Build the Love You Deserve is a series of performances and workshops exploring the fantasy of robot companions and that which could be learned from the human desire for them.
With support from Akademie Schloss Solitude. Exhibited and performed in Germany, New York, and California

Maximal fantasy; minimal technology

I named my robot companion Gabriel2052. Its form and functions evolved constantly as I explored the individual and sociotechnical implications of various configurations of embodiment, motion, and presence by creating short narrative sketches involving audience participation and devised theater.

Performance at CultureHub NY, 2018. Photos by Lívia Sá
Performance at Transfer Gallery, 2019. Photos by Jordan Dea
Performance at Topos bookstore, 2018. Photo by Carl Chen

In 2017-18, the notion of “love” robots permeated the mainstream consciousness: AI-driven robots packaged with conversation skills, customizable settings from appearance to “personality”, and ready and willing to serve and fulfill (hu)man desires.

As a counterbalance and provocation, I created Gabriel2052 and three laws for a love machine:

A love machine does not need to be humanoid, but it must elicit and invite gestures of care.

A love machine will be built with using DIY principles and open-source technology. Knowledge is intimacy, and intimacy is powerful. Opening up a body and examining how its insides function is the possibly the most physically powerful gesture we as humans can commit. Knowing how automation and algorithms work in our lives is a close equivalent in the future.

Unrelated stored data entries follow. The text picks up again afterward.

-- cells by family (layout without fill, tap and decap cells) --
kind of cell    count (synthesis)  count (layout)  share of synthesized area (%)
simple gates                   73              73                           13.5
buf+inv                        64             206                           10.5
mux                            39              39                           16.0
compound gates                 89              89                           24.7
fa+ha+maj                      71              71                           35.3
**./design.v**
```verilog
module Buffer(input clk,write,writeloc, input [6:0]readloc,input [7:0]
  n1o,n2o,n3o,n4o,n5o,n6o,n7o,n8o,n9o,n10o, output reg[7:0]R);
  reg [7:0]no[0:19];
  always@(posedge clk) begin
    if(write == 1)begin
        no[writeloc*10]<=n1o;
        no[writeloc*10+1]<=n2o;
        no[writeloc*10+2]<=n3o;
        no[writeloc*10+3]<=n4o;
        no[writeloc*10+4]<=n5o;
        no[writeloc*10+5]<=n6o;
        no[writeloc*10+6]<=n7o;
        no[writeloc*10+7]<=n8o;
        no[writeloc*10+8]<=n9o;
        no[writeloc*10+9]<=n10o;
    end
  if(readloc==62)
    R<=8'd127;
  else if(readloc<62 && readloc>19)
    R<=8'b00000000;
  else
    R<=no[readloc];
  end
endmodule
```
**./run.sh**
```bash
#!/bin/bash
# OpenROAD 26Q1-2900-gdf79404cd8, Yosys 0.63+post, stock flow scripts
make -C /OpenROAD-flow-scripts/flow DESIGN_CONFIG=/design/flow/config.mk WORK_HOME=/design/flow/orfs finish
```
**./config.mk**
```make
export PLATFORM = sky130hd
export DESIGN_NAME = Buffer
export DESIGN_NICKNAME = Buffer
export VERILOG_FILES = /design/flow/design.v
export SDC_FILE = /design/flow/constraint.sdc
export NUM_CORES = 4
export LEC_CHECK = 1
export CORE_UTILIZATION = 40
```
**./constraint.sdc**
```tcl
current_design Buffer

set clk_period 10.9
set clk_io_pct 0.2

create_clock -name clk0 -period $clk_period [get_ports {clk}]

set non_clock_inputs [all_inputs -no_clocks]
set_input_delay [expr $clk_period * $clk_io_pct] -clock clk0 $non_clock_inputs
set_output_delay [expr $clk_period * $clk_io_pct] -clock clk0 [all_outputs]
```
==> impl_metrics.toml <==
# yosys + openroad results
[routing]
viasPerCell = 5.306
drc = 0
wl_per_cell_um = 17.98
drtIter0Drc = 290
drtPass1Iterations = 5
ant_nets = 0
n_antenna_cell = 0
drt-total-wl_um = 15750
vias = 4648

[synthesis]
edf_count = 160
syn_inst = 540
ys.flop_type = "edfxtp_1"
adder_share_pct = 0
yosys_cells = 540
top_area_cell = "edfxtp_1"
top_cells_by_count = "edfxtp_1, nand2_1, a21o_1"
ys_area_mm2 = 0.007619
async_flop_share_pct = 0
ys_seq_share_pct = 65.17
avgSynthCellArea_um2 = 14.11
synth_top_area_share_pct = 63.06
synthTopCellsByArea = "edfxtp_1, mux4_2, nand2_1, a21o_1, dfxtp_1"
ys.flops = 168
simple_gate_area_share_pct = 10.38
top_logic_kind = "multiplexers"
synth.distinct_cells = 38
yosysMostFrequentCell = "edfxtp_1"
xor_share_pct = 0
yosysWarnings = 1
aoi_share_pct = 9.739
mux_area_share_pct = 11.97
netlist_area_mm2 = 0.007619

[worst_setup_path]
arrival_ps = 4650
crit_buf_inv = 4
path_cells = "clkdlybuf4s50_1 -> nand2_1 -> buf_4 -> inv_4 -> buf_4 -> nand2_1 -> nand2_1"
path_class = "in -> reg"
cp.required_ps = 11180
cp_max_fo = 73
endpoint_kind = "register"
cpMaxStageDelayCell = "buf_4"
critPathMaxStageDelay_ps = 750
critical_path.top_delay_family = "buffers and inverters"
cpMostUsedCell = "nand2_1"
rrSetupSlack_ps = 9330
crit_path_start_kind = "primary input"

[global_routing]
grt_pass1_wl_um = 24880
grt_max_degree = 161
gr-total-overflow = 0
grt_antenna_before_repair = 0
grt_pass1_vias = 4725
globalRouteTotalUtil_pct = 18.17

[sta]
fin_skew_ps = 7.044
fin_tns_setup_ps = 0
hold_violations = 0
min_period_ps = 4374
tightest_slew_ps = 896.7
drv_slew = 0
fin_crit_sh_pct = 40.13
setup_viol_count_final = 0
slew_headroom_pct = 40.00
clock.fmax_ghz = 0.2286
rsz0062_at_grt = "no"

[clock_network]
post_cts_buffers = 0
root_buffer = "clkbuf_16"
cts.sinks = 168
cts_tree = "yes"
cts_hold_buf = 0
cts.repair.resized = 0
ctsHtreeMaxLevel = 4
cts_made_buffers = 17
clkSlewWorstSetupHoldPaths_ps = 60
clock.latency.late_pin_ps = 410
clock_path_buffers = 2

[run]
maxCapViolations = 0
tool_warnings = 27

[place]
place.gp.congestion = 0.8049
dp_hpwl_um = 9774
port-buffer-count = 97

[finish]
area_delta_synth_final_pct = 22.66
finish.utilization_pct = 49.96
fillers = 1533
drive_gt1_share_pct = 11.06

[floorplanning]
die_x_um = 140.0
chipHeight_um = 140.0
rows = 50
core_area_mm2 = 0.01871
fp-utilization_pct = 40.73
io_pins = 98
die_area_mm2 = 0.01960

[power]
p_leak_nw = 3.640
p_per_area_mw_per_mm2 = 165.0
ir_drop_uv = 102.2

[run_status]
run_status = "finished, final reports clean"

[min_path]
hold_path_class = "reg -> reg"
==> sequential cells by signal, indices dropped and copies added (netlist names) <==
signal  count
R           8
no        160
==> cells by family (layout without fill, tap and decap cells) <==
logic type | count (synthesis) | after routing
simple gates | 183 | 183
flops | 168 | 168
compound gates | 103 | 103
mux | 49 | 49
buf+inv | 37 | 139
==> layer usage <==
layer | GRT usage [%] | wire length [um]
met4 | 1.793 | 173
met1 | 27.96 | 6608
met5 | 0 | 0
met3 | 8.325 | 1658
met2 | 26.84 | 7314
==> area by class of cell <==
type | instances | area, um2 | share of cell area, %
Tap cell | 234 | 292.8 | 3.133
Timing Repair Buffer | 104 | 1026 | 10.98
Clock inverter | 9 | 125.1 | 1.339
Clock buffer | 21 | 460.4 | 4.927
Multi-Input combinational cell | 335 | 2452 | 26.24
Sequential cell | 168 | 4965 | 53.13
Inverter | 5 | 23.77 | 0.2544
==> worst min-delay path, delay by kind of cell (launching register included) <==
kind           cells  cell delay (ps)
AND-OR/OR-AND      2              180
flip-flops         1              310
multiplexers       1              220
==> cells in the final DEF (no fill, tap or decap), types with 2 or more instances in the layout <==
cell and n:
a21oi_1 19, edfxtp_1 160, bufinv_16 3, clkdlybuf4s50_1 95, mux2i_1 15, a22oi_1 6, clkbuf_8 2, nor2b_1 16
a21o_1 64, inv_1 3, nor2_1 2, buf_4 6, mux4_1 5, nand2_1 146, clkinv_2 3, mux4_2 27
nand2b_1 8, dfxtp_1 8, clkbuf_16 17, o21ai_1 2, o221ai_1 6, a31oi_1 2, inv_4 2, or3_1 2
mux2_2 2, clkbuf_1 2, buf_2 2
==> report_power, final <==
part / internal (mW) / total (mW) / switching, mW
registers: 0.765 / 0.777 / 0.0112
clock network: 0.368 / 0.595 / 0.227
logic: 0.0879 / 0.170 / 0.0820
==> path summary, 6_finish.rpt <==
check             cells after the start  startpoint        end
hold / removal                        3   no[12][4]       R[4]
hold reg to reg                       3   no[12][4]       R[4]
setup / recovery                      7    writeloc  no[16][2]
setup reg to reg                      4    no[3][7]       R[7]
==> metrics by stage <==
stage               setup WS [ps]  power, mW  std cells  area [um2]  hold WS, ps
floorplan                    5652     0.8864        540        7619        660.1
global placement             6145     0.9572        846        8760        742.6
detailed placement           6105     0.9606        846        8760        730.6
CTS                          6523      1.554        876        9345        752.6
global route                 6361      1.601        876        9345        777.8
finish                       6526      1.542        876        9345        744.4
Power and IR drop assume default switching activity.
<file path="design/flow/design.v">
`timescale 1ns/1ns
module ALU1bit( input dataA, input dataB, input carryin, input [2:0]control, input less, output dataOut, output carryOut );
wire  Tand ;  
wire  Tor ;  
wire  Tadder ;  
wire  Tslt ;  
wire  temp ;  
wire  Tless  ;  
wire  selB  ;  
assign temp = 1'b0 ;
wire out;
buf( Tless, less) ;
mux2to1 mux1( .dataA(dataB), .dataB(~dataB), .sel(control[2]), .dataOut(selB) ) ;  
and ( Tand, dataA, selB ) ;
or ( Tor, dataA, selB);
FullAdder al( .a(dataA), .b(selB), .cin(carryin), .S(Tadder), .cout(carryOut) ) ;  
mux2to1 mux2(  .dataA(temp), .dataB(Tless), .sel(control[2]), .dataOut(Tslt) );  
mux4to1 mux3( .dataA(Tand), .dataB(Tor), .dataC(Tadder), .dataD(Tslt), .control(control[1:0]), .dataOut(out) );  
assign dataOut = out;
endmodule
`timescale 1ns/1ns
module FullAdder( input a,input b, input cin , output S, output cout);
wire  p,r,s,t;
	xor (p,a,b);
	xor (S,p,cin);
	or (t,a,b);
	and(r,t,cin);
	and(s,a,b);
	or(cout,r,s);
endmodule
`timescale 1ns/1ns
module ALU( input [31:0]dataA, input [31:0]dataB, input [2:0]control, output [31:0]sum, output Cout );
wire [30:0]tempCout ;
wire Cin=1'b0;
wire Cinsel ;
wire Tless ;
wire [31:0]tempsum ;
assign Tless = 1'b0 ;
mux2to1 mux87(Cin,~Cin,control[2],Cinsel);
ALU1bit ALUbit1( .dataA(dataA[0]), .dataB(dataB[0]), .carryin(Cinsel),      .control(control[2:0]),.less(~Cout), .dataOut(tempsum[0]), .carryOut(tempCout[0]));
ALU1bit ALUbit2( .dataA(dataA[1]), .dataB(dataB[1]), .carryin(tempCout[0]), .control(control[2:0]),.less(Tless), .dataOut(tempsum[1]), .carryOut(tempCout[1]));
ALU1bit ALUbit3( .dataA(dataA[2]), .dataB(dataB[2]), .carryin(tempCout[1]), .control(control[2:0]),.less(Tless), .dataOut(tempsum[2]), .carryOut(tempCout[2]));
ALU1bit ALUbit4( .dataA(dataA[3]), .dataB(dataB[3]), .carryin(tempCout[2]), .control(control[2:0]),.less(Tless), .dataOut(tempsum[3]), .carryOut(tempCout[3]));
ALU1bit ALUbit5( .dataA(dataA[4]), .dataB(dataB[4]), .carryin(tempCout[3]), .control(control[2:0]),.less(Tless), .dataOut(tempsum[4]), .carryOut(tempCout[4]));
ALU1bit ALUbit6( .dataA(dataA[5]), .dataB(dataB[5]), .carryin(tempCout[4]), .control(control[2:0]),.less(Tless), .dataOut(tempsum[5]), .carryOut(tempCout[5]));
ALU1bit ALUbit7( .dataA(dataA[6]), .dataB(dataB[6]), .carryin(tempCout[5]), .control(control[2:0]),.less(Tless), .dataOut(tempsum[6]), .carryOut(tempCout[6]));
ALU1bit ALUbit8( .dataA(dataA[7]), .dataB(dataB[7]), .carryin(tempCout[6]), .control(control[2:0]),.less(Tless), .dataOut(tempsum[7]), .carryOut(tempCout[7]));
ALU1bit ALUbit9( .dataA(dataA[8]), .dataB(dataB[8]), .carryin(tempCout[7]), .control(control[2:0]),.less(Tless), .dataOut(tempsum[8]), .carryOut(tempCout[8]));
ALU1bit ALUbit10(.dataA(dataA[9]), .dataB(dataB[9]), .carryin(tempCout[8]), .control(control[2:0]),.less(Tless), .dataOut(tempsum[9]), .carryOut(tempCout[9]));
ALU1bit ALUbit11(.dataA(dataA[10]),.dataB(dataB[10]),.carryin(tempCout[9]), .control(control[2:0]),.less(Tless), .dataOut(tempsum[10]),.carryOut(tempCout[10]));
ALU1bit ALUbit12(.dataA(dataA[11]),.dataB(dataB[11]),.carryin(tempCout[10]),.control(control[2:0]),.less(Tless), .dataOut(tempsum[11]),.carryOut(tempCout[11]));
ALU1bit ALUbit13(.dataA(dataA[12]),.dataB(dataB[12]),.carryin(tempCout[11]),.control(control[2:0]),.less(Tless), .dataOut(tempsum[12]),.carryOut(tempCout[12]));
ALU1bit ALUbit14(.dataA(dataA[13]),.dataB(dataB[13]),.carryin(tempCout[12]),.control(control[2:0]),.less(Tless), .dataOut(tempsum[13]),.carryOut(tempCout[13]));
ALU1bit ALUbit15(.dataA(dataA[14]),.dataB(dataB[14]),.carryin(tempCout[13]),.control(control[2:0]),.less(Tless), .dataOut(tempsum[14]),.carryOut(tempCout[14]));
ALU1bit ALUbit16(.dataA(dataA[15]),.dataB(dataB[15]),.carryin(tempCout[14]),.control(control[2:0]),.less(Tless), .dataOut(tempsum[15]),.carryOut(tempCout[15]));
ALU1bit ALUbit17(.dataA(dataA[16]),.dataB(dataB[16]),.carryin(tempCout[15]),.control(control[2:0]),.less(Tless), .dataOut(tempsum[16]),.carryOut(tempCout[16]));
ALU1bit ALUbit18(.dataA(dataA[17]),.dataB(dataB[17]),.carryin(tempCout[16]),.control(control[2:0]),.less(Tless), .dataOut(tempsum[17]),.carryOut(tempCout[17]));
ALU1bit ALUbit19(.dataA(dataA[18]),.dataB(dataB[18]),.carryin(tempCout[17]),.control(control[2:0]),.less(Tless), .dataOut(tempsum[18]),.carryOut(tempCout[18]));
ALU1bit ALUbit20(.dataA(dataA[19]),.dataB(dataB[19]),.carryin(tempCout[18]),.control(control[2:0]),.less(Tless), .dataOut(tempsum[19]),.carryOut(tempCout[19]));
ALU1bit ALUbit21(.dataA(dataA[20]),.dataB(dataB[20]),.carryin(tempCout[19]),.control(control[2:0]),.less(Tless), .dataOut(tempsum[20]),.carryOut(tempCout[20]));
ALU1bit ALUbit22(.dataA(dataA[21]),.dataB(dataB[21]),.carryin(tempCout[20]),.control(control[2:0]),.less(Tless), .dataOut(tempsum[21]),.carryOut(tempCout[21]));
ALU1bit ALUbit23(.dataA(dataA[22]),.dataB(dataB[22]),.carryin(tempCout[21]),.control(control[2:0]),.less(Tless), .dataOut(tempsum[22]),.carryOut(tempCout[22]));
ALU1bit ALUbit24(.dataA(dataA[23]),.dataB(dataB[23]),.carryin(tempCout[22]),.control(control[2:0]),.less(Tless), .dataOut(tempsum[23]),.carryOut(tempCout[23]));
ALU1bit ALUbit25(.dataA(dataA[24]),.dataB(dataB[24]),.carryin(tempCout[23]),.control(control[2:0]),.less(Tless), .dataOut(tempsum[24]),.carryOut(tempCout[24]));
ALU1bit ALUbit26(.dataA(dataA[25]),.dataB(dataB[25]),.carryin(tempCout[24]),.control(control[2:0]),.less(Tless), .dataOut(tempsum[25]),.carryOut(tempCout[25]));
ALU1bit ALUbit27(.dataA(dataA[26]),.dataB(dataB[26]),.carryin(tempCout[25]),.control(control[2:0]),.less(Tless), .dataOut(tempsum[26]),.carryOut(tempCout[26]));
ALU1bit ALUbit28(.dataA(dataA[27]),.dataB(dataB[27]),.carryin(tempCout[26]),.control(control[2:0]),.less(Tless), .dataOut(tempsum[27]),.carryOut(tempCout[27]));
ALU1bit ALUbit29(.dataA(dataA[28]),.dataB(dataB[28]),.carryin(tempCout[27]),.control(control[2:0]),.less(Tless), .dataOut(tempsum[28]),.carryOut(tempCout[28]));
ALU1bit ALUbit30(.dataA(dataA[29]),.dataB(dataB[29]),.carryin(tempCout[28]),.control(control[2:0]),.less(Tless), .dataOut(tempsum[29]),.carryOut(tempCout[29]));
ALU1bit ALUbit31(.dataA(dataA[30]),.dataB(dataB[30]),.carryin(tempCout[29]),.control(control[2:0]),.less(Tless), .dataOut(tempsum[30]),.carryOut(tempCout[30]));
ALU1bit ALUbit32(.dataA(dataA[31]),.dataB(dataB[31]),.carryin(tempCout[30]),.control(control[2:0]),.less(Tless), .dataOut(tempsum[31]),.carryOut(Cout));
assign sum = tempsum ;
endmodule
`timescale 1ns/1ns
module mux2to1( input dataA, input dataB, input sel, output dataOut );
wire selb ;
wire output1 ;
wire output2 ;
wire out ;
and (output1, dataA, ~sel);
and (output2, dataB, sel);
or (out, output1, output2);
assign dataOut = out ;
endmodule
`timescale 1ns/1ns
module mux4to1( input dataA, input dataB, input dataC, input dataD, input [1:0]control, output dataOut );
wire Jmux1 ;  
wire Jmux2 ;  
wire out;
mux2to1 mux1( .dataA(dataA), .dataB(dataB), .sel(control[0]), .dataOut(Jmux1) ) ;  
mux2to1 mux2( .dataA(dataC), .dataB(dataD), .sel(control[0]), .dataOut(Jmux2) ) ;  
mux2to1 mux3( .dataA(Jmux1), .dataB(Jmux2), .sel(control[1]), .dataOut(out) ) ;  
assign dataOut = out;
endmodule
</file>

A love machine doesn’t always obey. Healthy love between humans requires a person to say “no.” If love machines had as much independence as their human counterparts, would people still buy them? How could love machines be built to help their owners learn more about the complexities of navigating relationships with humans? What if there is a “three-strikes” rule, where after the third “no” is ignored, the machine goes into a defensive curl and stays locked? Could love machines have emotional ranges that go beyond “shy” or “caring” to feel frustrated, angry, defiant, mournful, or actually shed tears? Could the hardware and software actually enforce something like the Golden Rule: Do to others what you want them to do to you?

I wondered: Is jealousy, or other negative emotions, actually useful traits? Jealousy stems from lacking self esteem, which is part of the larger picture of practicing self acceptance and self love. If jealousy is a negative self image, then self love and self acceptance arrives at a positive one. If jealousy is loud and difficult to ignore, then self love and self acceptance is quiet and nearly invisible. If jealousy thrives off an attention-hungry vicious cycle, then self love and self acceptance can only be a virtuous one.

Pedagogy-performance

I used these themes as conceptual backdrops to teach workshops which introduced participants to simple Arduino programming. The first workshop where these ideas were tested took place during my residency at Akademie Schloss Solitude, where I stepped through the Arduino exercises while gradually revealing the speculative setting in which the workshop was taking place: the Arduino boards and motor parts used by the participants were harvested from discarded Gabriel2052 robots 50 years in the future.

I continued to explore this method, as well as other immersive lecture-performance formats, in later workshops and performances.